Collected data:
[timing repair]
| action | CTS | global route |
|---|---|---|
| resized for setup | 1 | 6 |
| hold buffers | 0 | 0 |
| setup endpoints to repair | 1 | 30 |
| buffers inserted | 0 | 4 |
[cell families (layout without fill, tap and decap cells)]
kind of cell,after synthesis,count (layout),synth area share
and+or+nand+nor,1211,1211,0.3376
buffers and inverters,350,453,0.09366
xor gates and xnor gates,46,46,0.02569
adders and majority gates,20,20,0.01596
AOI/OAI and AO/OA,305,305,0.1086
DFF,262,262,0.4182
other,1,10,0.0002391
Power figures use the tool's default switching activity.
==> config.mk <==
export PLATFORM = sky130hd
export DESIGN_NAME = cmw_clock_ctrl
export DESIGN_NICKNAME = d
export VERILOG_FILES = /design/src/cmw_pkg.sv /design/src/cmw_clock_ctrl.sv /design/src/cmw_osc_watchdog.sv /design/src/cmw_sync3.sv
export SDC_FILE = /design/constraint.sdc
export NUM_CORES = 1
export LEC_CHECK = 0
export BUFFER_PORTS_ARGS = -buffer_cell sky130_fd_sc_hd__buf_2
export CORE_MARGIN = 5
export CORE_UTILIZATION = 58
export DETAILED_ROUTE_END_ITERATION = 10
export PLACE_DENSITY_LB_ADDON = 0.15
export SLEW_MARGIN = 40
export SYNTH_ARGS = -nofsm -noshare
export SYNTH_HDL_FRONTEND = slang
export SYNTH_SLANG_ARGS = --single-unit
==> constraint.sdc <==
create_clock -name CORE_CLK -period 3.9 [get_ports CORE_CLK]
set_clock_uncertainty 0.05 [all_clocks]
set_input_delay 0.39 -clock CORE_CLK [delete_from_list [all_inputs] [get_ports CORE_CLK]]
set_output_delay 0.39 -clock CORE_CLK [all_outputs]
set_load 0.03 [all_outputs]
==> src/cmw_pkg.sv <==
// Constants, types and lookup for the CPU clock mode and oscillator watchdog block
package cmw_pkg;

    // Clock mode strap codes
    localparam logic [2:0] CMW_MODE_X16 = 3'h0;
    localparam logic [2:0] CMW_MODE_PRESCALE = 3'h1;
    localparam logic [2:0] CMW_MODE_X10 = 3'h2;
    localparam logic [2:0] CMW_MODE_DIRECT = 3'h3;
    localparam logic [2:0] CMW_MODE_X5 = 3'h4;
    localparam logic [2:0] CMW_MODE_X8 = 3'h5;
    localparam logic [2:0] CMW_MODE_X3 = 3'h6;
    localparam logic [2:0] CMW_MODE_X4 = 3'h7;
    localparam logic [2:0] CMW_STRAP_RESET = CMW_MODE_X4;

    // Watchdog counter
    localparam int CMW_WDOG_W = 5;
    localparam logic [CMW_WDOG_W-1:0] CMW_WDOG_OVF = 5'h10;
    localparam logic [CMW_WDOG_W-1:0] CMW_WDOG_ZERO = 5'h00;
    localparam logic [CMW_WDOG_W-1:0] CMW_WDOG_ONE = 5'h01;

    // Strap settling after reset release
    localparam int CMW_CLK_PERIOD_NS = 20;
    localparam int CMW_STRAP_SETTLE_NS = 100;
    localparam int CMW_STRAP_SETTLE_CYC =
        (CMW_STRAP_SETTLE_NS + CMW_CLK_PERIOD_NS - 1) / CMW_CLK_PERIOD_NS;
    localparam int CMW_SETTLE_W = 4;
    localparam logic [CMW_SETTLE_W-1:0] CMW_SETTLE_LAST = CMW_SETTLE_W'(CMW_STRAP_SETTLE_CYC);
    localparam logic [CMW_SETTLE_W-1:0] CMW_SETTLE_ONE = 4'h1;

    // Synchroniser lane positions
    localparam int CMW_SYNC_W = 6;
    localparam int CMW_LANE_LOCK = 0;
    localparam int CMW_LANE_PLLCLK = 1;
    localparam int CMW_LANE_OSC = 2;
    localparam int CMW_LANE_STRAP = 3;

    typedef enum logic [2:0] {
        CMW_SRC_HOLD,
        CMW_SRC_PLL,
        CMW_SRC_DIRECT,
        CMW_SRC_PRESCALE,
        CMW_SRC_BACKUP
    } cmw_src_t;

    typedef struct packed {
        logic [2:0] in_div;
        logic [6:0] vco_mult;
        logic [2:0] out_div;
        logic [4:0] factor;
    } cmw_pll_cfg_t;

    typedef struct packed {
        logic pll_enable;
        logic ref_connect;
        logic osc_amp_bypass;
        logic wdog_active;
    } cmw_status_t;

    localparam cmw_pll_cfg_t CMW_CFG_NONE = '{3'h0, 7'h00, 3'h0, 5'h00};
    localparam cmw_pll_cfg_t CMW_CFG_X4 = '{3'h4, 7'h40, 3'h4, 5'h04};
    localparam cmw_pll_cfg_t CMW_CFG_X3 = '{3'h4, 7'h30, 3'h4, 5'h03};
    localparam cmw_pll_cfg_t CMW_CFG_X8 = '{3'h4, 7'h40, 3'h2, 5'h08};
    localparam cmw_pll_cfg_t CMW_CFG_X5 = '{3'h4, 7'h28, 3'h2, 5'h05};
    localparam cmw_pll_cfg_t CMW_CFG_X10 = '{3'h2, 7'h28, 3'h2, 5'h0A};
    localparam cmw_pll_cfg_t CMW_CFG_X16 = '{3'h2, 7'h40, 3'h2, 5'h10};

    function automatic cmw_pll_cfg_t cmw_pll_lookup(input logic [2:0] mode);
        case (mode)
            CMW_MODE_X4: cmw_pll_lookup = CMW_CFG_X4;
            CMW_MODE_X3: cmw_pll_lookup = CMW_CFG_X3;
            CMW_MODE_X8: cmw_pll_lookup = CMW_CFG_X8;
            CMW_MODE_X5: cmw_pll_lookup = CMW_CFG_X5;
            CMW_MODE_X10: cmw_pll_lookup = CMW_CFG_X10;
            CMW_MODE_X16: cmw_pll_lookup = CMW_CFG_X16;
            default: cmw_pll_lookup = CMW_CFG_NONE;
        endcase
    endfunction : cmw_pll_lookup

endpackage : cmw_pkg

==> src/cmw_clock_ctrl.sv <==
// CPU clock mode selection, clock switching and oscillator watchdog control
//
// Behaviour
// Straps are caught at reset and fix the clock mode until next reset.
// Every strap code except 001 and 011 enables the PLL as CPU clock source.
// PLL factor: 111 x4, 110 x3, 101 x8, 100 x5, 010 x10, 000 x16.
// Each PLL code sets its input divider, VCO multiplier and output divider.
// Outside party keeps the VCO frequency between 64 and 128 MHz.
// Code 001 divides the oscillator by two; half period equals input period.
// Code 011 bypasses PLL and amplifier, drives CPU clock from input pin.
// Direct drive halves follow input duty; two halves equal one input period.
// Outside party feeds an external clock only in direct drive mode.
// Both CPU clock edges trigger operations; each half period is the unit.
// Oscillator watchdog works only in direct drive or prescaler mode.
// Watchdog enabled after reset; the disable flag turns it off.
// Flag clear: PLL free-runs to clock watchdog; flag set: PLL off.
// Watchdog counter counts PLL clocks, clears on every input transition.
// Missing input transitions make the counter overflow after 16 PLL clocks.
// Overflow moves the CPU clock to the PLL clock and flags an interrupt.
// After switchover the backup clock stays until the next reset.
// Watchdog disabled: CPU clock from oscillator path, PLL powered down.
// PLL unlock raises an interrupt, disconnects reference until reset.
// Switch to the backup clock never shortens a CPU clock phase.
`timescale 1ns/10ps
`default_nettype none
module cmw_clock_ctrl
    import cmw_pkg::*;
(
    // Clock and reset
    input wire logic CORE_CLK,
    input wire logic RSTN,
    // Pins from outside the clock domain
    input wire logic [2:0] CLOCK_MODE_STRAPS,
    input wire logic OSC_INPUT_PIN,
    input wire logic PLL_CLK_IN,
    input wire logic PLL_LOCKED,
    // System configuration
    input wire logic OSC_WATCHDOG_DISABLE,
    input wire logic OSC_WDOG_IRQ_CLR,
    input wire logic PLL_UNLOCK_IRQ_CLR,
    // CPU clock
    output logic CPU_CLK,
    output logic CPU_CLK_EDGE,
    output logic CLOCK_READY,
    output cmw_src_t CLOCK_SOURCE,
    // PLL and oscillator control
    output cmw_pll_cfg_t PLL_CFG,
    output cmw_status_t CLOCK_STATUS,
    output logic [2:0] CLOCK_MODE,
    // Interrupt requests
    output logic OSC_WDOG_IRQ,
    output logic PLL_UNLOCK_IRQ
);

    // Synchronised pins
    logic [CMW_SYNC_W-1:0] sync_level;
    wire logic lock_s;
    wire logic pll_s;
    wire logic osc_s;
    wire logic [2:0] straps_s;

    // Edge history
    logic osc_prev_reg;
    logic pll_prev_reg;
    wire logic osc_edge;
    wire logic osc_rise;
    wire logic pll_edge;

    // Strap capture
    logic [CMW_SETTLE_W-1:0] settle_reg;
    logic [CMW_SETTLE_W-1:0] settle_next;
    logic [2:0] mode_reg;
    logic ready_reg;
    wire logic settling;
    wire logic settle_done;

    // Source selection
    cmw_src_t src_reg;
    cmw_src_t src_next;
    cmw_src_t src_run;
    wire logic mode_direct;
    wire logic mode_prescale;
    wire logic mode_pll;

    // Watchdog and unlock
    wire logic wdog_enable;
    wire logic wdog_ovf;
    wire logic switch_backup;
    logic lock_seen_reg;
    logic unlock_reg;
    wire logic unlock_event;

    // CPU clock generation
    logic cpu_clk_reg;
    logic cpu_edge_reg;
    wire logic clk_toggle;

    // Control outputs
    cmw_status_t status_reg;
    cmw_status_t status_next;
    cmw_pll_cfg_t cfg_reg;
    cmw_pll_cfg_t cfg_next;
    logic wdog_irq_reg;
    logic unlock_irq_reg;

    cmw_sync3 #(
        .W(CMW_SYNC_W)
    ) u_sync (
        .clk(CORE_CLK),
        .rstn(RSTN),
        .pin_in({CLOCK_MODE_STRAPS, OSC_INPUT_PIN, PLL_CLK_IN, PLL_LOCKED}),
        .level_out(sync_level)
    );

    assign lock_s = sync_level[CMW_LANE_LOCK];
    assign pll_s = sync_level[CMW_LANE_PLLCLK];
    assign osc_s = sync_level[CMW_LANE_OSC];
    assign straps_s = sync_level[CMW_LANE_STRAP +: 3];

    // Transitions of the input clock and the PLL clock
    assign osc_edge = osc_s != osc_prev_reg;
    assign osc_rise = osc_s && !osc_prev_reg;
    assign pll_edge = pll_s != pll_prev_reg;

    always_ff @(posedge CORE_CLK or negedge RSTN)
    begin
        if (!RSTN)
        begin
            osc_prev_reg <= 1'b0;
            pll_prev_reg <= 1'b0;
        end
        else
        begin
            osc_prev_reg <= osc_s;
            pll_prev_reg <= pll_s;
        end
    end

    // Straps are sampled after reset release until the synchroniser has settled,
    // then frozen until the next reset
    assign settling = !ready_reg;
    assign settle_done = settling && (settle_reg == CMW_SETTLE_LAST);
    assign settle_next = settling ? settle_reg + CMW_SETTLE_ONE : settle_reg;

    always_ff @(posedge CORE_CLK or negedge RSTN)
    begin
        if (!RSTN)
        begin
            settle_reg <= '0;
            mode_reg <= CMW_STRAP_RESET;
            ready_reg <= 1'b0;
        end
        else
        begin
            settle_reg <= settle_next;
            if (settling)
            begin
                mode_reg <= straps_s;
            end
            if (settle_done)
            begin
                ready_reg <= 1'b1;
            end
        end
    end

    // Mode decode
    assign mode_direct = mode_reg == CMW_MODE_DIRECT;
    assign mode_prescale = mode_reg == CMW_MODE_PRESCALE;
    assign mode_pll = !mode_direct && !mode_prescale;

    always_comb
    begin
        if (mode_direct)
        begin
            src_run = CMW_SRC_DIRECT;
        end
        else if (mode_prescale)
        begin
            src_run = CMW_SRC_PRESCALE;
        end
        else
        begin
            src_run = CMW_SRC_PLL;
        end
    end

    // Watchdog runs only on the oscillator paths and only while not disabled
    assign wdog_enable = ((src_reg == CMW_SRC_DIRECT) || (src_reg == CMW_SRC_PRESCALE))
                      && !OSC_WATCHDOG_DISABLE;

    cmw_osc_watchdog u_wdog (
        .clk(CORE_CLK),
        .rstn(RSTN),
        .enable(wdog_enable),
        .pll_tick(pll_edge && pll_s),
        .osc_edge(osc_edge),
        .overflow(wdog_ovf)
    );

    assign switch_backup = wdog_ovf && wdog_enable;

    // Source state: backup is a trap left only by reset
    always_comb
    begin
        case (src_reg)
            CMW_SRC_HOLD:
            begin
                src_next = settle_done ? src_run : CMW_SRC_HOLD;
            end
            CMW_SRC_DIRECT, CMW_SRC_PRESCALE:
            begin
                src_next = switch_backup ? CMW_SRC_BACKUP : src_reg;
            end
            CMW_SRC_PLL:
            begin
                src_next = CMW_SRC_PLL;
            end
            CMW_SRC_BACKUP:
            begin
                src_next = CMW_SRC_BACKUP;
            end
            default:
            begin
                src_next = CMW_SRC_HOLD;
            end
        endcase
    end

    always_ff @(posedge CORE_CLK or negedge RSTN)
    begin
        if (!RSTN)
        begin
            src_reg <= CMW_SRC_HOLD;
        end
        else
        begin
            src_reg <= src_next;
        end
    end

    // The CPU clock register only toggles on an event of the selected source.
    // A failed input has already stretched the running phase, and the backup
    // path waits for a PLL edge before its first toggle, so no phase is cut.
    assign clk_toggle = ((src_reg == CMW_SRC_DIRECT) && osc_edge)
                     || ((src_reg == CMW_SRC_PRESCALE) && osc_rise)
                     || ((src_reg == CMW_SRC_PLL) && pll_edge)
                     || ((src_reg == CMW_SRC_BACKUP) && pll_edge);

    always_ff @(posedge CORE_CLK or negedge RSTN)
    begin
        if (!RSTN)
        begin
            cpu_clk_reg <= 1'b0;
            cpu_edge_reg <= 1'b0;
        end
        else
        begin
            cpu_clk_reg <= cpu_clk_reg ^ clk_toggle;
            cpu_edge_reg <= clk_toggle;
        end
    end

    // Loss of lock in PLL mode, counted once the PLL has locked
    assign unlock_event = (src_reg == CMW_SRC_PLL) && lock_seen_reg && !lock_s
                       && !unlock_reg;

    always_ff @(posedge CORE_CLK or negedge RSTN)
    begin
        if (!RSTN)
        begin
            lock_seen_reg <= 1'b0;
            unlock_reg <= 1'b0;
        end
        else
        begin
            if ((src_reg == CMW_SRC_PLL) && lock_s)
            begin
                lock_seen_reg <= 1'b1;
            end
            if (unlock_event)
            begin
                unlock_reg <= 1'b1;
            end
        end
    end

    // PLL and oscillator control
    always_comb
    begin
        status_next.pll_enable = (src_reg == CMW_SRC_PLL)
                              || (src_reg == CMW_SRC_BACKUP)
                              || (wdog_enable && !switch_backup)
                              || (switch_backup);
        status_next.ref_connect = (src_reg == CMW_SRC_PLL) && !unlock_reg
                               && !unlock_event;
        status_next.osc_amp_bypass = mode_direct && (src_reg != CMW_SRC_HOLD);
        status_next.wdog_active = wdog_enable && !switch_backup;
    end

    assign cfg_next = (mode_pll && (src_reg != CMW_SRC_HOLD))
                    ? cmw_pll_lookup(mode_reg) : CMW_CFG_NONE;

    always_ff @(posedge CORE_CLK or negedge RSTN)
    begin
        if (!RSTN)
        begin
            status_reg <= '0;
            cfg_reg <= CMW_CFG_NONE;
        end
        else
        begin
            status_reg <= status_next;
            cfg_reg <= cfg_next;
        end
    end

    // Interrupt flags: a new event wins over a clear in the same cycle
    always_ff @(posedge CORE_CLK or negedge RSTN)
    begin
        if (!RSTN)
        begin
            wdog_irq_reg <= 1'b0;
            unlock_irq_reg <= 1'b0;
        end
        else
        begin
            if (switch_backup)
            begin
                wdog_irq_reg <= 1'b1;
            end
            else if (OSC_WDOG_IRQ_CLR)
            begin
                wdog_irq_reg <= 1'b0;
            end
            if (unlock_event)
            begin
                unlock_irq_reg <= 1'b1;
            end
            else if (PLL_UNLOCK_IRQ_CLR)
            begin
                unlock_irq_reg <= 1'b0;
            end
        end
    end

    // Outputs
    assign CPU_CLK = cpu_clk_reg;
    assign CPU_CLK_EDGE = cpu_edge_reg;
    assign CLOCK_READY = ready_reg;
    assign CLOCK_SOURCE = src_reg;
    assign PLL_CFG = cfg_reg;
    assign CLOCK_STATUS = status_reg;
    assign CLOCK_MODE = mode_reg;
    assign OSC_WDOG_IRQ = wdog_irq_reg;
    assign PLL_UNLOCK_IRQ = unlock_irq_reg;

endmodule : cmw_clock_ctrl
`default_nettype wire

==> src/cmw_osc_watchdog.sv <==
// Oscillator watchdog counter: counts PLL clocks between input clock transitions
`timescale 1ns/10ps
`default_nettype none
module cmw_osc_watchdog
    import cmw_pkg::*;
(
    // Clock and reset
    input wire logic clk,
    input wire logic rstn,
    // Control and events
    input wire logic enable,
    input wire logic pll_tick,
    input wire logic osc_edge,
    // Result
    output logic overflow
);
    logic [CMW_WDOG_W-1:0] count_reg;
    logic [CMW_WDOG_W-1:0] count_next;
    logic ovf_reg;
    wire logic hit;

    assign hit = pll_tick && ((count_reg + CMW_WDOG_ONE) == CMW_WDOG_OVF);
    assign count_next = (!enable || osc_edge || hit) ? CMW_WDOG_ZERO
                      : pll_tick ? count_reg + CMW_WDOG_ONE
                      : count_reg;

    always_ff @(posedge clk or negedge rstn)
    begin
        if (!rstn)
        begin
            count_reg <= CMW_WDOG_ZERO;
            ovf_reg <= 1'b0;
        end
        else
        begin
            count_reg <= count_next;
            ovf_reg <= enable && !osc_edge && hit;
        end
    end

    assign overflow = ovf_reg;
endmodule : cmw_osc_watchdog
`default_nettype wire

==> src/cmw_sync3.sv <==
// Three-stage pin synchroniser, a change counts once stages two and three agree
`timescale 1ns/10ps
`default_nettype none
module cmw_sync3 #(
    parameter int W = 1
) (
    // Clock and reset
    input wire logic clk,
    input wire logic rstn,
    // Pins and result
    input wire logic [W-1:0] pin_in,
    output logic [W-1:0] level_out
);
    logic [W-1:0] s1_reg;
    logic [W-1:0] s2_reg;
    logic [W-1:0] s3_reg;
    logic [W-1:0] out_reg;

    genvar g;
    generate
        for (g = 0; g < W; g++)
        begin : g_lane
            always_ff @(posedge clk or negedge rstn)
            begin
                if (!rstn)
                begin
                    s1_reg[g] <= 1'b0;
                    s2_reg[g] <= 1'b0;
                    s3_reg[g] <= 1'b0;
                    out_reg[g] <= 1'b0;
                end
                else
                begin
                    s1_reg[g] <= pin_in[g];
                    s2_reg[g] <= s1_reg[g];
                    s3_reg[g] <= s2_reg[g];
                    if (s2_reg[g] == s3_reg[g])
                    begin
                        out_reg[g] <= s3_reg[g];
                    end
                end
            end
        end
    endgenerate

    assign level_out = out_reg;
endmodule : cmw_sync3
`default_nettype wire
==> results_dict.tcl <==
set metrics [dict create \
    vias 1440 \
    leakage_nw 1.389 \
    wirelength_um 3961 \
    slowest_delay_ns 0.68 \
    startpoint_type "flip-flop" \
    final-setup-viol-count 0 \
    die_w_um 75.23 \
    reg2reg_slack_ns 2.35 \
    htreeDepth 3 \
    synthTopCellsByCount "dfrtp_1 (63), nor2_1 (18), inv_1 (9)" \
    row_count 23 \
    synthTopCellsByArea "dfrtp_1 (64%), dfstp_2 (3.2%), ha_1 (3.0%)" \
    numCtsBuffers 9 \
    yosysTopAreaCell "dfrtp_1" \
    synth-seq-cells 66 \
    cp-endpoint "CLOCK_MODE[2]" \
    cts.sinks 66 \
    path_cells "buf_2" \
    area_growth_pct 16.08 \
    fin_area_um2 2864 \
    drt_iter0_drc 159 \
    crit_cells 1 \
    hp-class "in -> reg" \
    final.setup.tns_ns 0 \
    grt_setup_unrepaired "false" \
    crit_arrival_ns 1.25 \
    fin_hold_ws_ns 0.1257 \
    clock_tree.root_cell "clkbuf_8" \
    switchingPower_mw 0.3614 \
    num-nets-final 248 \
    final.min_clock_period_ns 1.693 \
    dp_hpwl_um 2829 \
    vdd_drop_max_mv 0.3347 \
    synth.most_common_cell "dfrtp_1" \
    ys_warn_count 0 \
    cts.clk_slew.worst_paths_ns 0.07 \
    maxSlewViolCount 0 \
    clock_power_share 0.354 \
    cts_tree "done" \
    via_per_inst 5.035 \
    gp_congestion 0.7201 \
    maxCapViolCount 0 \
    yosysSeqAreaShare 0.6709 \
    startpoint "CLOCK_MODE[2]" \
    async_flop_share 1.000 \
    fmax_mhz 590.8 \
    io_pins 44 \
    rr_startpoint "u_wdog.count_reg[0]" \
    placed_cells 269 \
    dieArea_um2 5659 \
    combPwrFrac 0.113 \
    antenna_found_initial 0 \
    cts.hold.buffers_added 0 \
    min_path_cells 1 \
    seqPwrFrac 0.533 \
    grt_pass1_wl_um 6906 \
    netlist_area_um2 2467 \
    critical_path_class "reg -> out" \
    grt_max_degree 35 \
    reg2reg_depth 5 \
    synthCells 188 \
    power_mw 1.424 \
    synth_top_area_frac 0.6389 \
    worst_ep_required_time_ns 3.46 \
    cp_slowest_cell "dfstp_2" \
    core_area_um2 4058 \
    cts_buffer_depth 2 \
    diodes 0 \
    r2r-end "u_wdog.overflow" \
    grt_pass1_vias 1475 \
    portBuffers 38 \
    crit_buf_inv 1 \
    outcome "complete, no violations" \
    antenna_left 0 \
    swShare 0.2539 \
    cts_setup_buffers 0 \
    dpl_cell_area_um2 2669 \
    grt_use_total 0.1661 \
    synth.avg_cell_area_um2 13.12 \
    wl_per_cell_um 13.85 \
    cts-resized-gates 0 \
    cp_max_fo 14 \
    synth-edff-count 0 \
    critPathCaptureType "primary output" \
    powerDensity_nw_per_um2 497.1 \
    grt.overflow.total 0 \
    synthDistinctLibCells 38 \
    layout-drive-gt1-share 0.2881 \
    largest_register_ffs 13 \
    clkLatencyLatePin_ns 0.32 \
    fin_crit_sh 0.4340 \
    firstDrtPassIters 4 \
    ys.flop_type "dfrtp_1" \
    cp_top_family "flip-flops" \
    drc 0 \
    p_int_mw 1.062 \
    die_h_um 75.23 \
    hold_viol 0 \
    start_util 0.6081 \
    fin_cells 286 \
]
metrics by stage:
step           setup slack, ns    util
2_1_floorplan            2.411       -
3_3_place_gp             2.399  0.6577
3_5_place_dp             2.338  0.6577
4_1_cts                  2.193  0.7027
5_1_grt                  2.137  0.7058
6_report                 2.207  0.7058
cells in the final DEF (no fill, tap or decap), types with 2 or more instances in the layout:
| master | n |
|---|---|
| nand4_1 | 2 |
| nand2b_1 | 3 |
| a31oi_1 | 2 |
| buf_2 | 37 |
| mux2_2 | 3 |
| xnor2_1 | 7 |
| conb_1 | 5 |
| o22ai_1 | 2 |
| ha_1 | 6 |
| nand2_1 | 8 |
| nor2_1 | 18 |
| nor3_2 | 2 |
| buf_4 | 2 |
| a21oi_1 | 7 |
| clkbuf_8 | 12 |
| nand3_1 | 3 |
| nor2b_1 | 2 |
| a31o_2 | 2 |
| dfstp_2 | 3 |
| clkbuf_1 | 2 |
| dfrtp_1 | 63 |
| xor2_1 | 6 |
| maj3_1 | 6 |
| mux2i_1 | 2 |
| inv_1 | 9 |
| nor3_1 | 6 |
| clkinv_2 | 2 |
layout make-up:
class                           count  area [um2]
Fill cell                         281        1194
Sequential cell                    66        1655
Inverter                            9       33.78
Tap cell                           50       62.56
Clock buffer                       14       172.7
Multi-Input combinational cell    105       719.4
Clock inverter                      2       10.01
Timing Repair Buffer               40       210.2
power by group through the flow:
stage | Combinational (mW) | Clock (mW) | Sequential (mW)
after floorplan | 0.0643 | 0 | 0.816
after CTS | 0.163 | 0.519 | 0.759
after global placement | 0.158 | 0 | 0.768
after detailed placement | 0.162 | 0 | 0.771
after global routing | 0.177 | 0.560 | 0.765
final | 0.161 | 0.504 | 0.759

* What the exercise asks *
Only the lines from the one with "after floorplan | 0.0643 | 0 | 0.816" through the end of the records above are to be copied, exactly as written.

* Result of this task *
after floorplan | 0.0643 | 0 | 0.816
after CTS | 0.163 | 0.519 | 0.759
after global placement | 0.158 | 0 | 0.768
after detailed placement | 0.162 | 0 | 0.771
after global routing | 0.177 | 0.560 | 0.765
final | 0.161 | 0.504 | 0.759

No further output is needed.